Bailey B R, Berlin K D, Holt E M, Scherlag B J, Lazzara R, Brachmann J, van der Helm D, Powell D R, Pantaleo N S, Ruenitz P C
J Med Chem. 1984 Jun;27(6):758-67. doi: 10.1021/jm00372a010.
The synthesis of the title ketone has been completed via a type of Mannich reaction starting from 4- thianone . An X-ray diffraction analysis has revealed that the solid system is a chair-boat conformer with the sulfur atom in the boat portion of the bicyclic ring compound. Wolff- Kishner reduction of the ketone group gave 7-benzyl-3-thia-7-azabicyclo [3.3.1]nonane, which was isolated as the hydroperchlorate . However, X-ray diffraction analysis of the salt showed this solid to be a chair-chair conformer. Addition of phenylmagnesium bromide to the ketone gave a tertiary alcohol with the C-C6H5 bond being equatorial with respect to the thiane ring and axial with respect to the piperidine ring. The reaction of the Grignard reagent with the ketone to give this alcohol seems to be very stereospecific. An X-ray analysis of the hydroperchlorate of the alcohol confirmed the system to be a chair-chair form in the solid. The title compounds were screened for antiarrhythmic activity in anesthetized mongrel dogs in which myocardial infarctions had been created when the left anterior descending coronary artery was ligated. Vagal-induced slowing of the sinus mode firing rate was used to determine the underlying ventricular automaticity in the dogs, which averaged 164 +/- 27 beats/min. Ventricular pacing was initiated to rates between 240 and 390/min. This technique resulted in the induction of rapid and sustained ventricular tachycardia. At doses of 3 and 6 mg/kg of body weight, 7-benzyl-3-thia-7-azabicyclo [3.3.1]nonane hydroperchlorate in alcohol (the solution was administered intravenously) was able to suppress markedly the induced ventricular tachycardia in five of six dogs. The compound also caused a 10-15% increase in blood pressure within a few minutes. The antiarrhythmic properties of this compound and others of related structure are discussed, and some comparison is made with the action of lidocaine in similar dog preparations.
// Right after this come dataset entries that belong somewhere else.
This design comes from an exercise in tuning for small area, a short achievable clock period and few clock cycles on the open sky130 flow, not from production work. The RTL was checked by simulation tests, not by an equivalence proof against the original design. Power figures rest on the tool's default switching activity, not on a simulated workload.

Setup of lane 1:
==> flow/design.v <==
module fifo_conv_top(
input clk,
input rst,
input data_valid,
input [7:0] data_i,
output wire idle,
output wire done,
output wire [15:0] data_o,
output wire conv_done
);
assign idle = 1'b1;
reg [7:0] x;           
reg acc;               
reg [7:0] h0, h1;      
reg [2:0] col;         
reg [2:0] row;         
reg signed [10:0] pq;
reg emit;
reg signed [8:0] q0, q1, q2, q3, q4, q5;
reg signed [10:0] out_r;
reg vld_r, done_r;
wire signed [8:0] d = {1'b0, x} - {1'b0, h0};
wire last_col = (col == 3'd4);
wire upd = acc && (col[2] || col[1]);    
always @(posedge clk) begin
  x <= data_i;
  pq <= q0 + (q3 <<< 1);
  out_r <= pq + q5;
  if (acc) begin
    h1 <= x;
    h0 <= h1;
  end
  if (upd) begin
    q0 <= q1; q1 <= q2; q2 <= q3; q3 <= q4; q4 <= q5; q5 <= d;
  end
  if (rst) begin
    acc <= 1'b0;
    col <= 3'd0;
    row <= 3'd0;
    emit <= 1'b0;
    vld_r <= 1'b0;
    done_r <= 1'b0;
  end else begin
    acc <= data_valid;
    emit <= upd && (row[2] || row[1]);
    vld_r <= emit;
    done_r <= (row == 3'd5);
    if (acc) begin
      col <= last_col ? 3'd0 : col + 3'd1;
      if (last_col && row != 3'd5) row <= row + 3'd1;
    end
  end
end
assign data_o = {{5{out_r[10]}}, out_r};
assign conv_done = vld_r;
assign done = done_r;
endmodule
Settings: LEC_CHECK=0, CAP_MARGIN=20, CORE_MARGIN=2, CORE_UTILIZATION=75, PLACE_DENSITY=0.85, SETUP_SLACK_MARGIN=3.1, SLEW_MARGIN=20; clock period 5.0 ns.
standard.sh (not shown) runs the stock make flow with config.mk's settings and CLKGATE_MAP_FILE= SYNTH_SCRIPT=/design/flow/synth_recipe.tcl, a recipe that flattens the netlist after the stock synthesis.
==> flow/flow/run.sh <==
#!/bin/bash
# Own layout flow: the standard flow (standard.sh, standard synthesis
# included) with a few extra ORFS settings read from flow/knobs.txt, one
# VAR=value per line. Each tool's full output stays in the ORFS logs under
# orfs/logs; make's own output goes to make_finish.log here.
set -euo pipefail
W=$(pwd)
knobs=()
if [[ -f flow/knobs.txt ]]; then
  while IFS= read -r line; do
    [[ -z "$line" || "$line" == \#* ]] && continue
    knobs+=("${line//@FLOW@/$W/flow}")
  done < flow/knobs.txt
fi
bash standard.sh "${knobs[@]}" finish > make_finish.log 2>&1
==> flow/flow/knobs.txt <==
CTS_ARGS=-sink_clustering_enable -repair_clock_nets -buf_list sky130_fd_sc_hd__clkbuf_8 -sink_clustering_size 50 -sink_clustering_max_diameter 200 -dont_use_dummy_load
BUFFER_PORTS_ARGS=-buffer_cell sky130_fd_sc_hd__buf_1
Testbench counts of lane 1, summed over its fixed seeds: cycles 1,624.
从4-噻蒽酮出发,通过一种曼尼希反应完成了标题酮的合成。X射线衍射分析表明,该固体体系是一种椅式-船式构象体,硫原子位于双环环化合物的船式部分。酮基的沃尔夫-基什纳还原反应得到7-苄基-3-硫杂-7-氮杂双环[3.3.1]壬烷,其以高氯酸氢盐形式分离出来。然而,该盐的X射线衍射分析表明,这种固体是一种椅式-椅式构象体。向酮中加入苯基溴化镁得到一种叔醇,其中C-C6H5键相对于噻蒽环是平伏键,相对于哌啶环是直立键。格氏试剂与酮反应生成这种醇的反应似乎具有很高的立体选择性。该醇的高氯酸氢盐的X射线分析证实,在固体中该体系为椅式-椅式构象。在结扎左前降支冠状动脉造成心肌梗死的麻醉杂种犬中,对标题化合物进行了抗心律失常活性筛选。通过迷走神经诱导的窦性心律放电频率减慢来测定犬的潜在心室自律性,其平均为164±27次/分钟。开始进行心室起搏,频率在240至390次/分钟之间。该技术导致诱发快速且持续的室性心动过速。在体重剂量为3和6mg/kg时,7-苄基-3-硫杂-7-氮杂双环[3.3.1]壬烷高氯酸氢盐的乙醇溶液(静脉给药)能够显著抑制6只犬中5只犬诱发的室性心动过速。该化合物还能在几分钟内使血压升高10-15%。讨论了该化合物及其他相关结构化合物的抗心律失常特性,并与利多卡因在类似犬制剂中的作用进行了一些比较。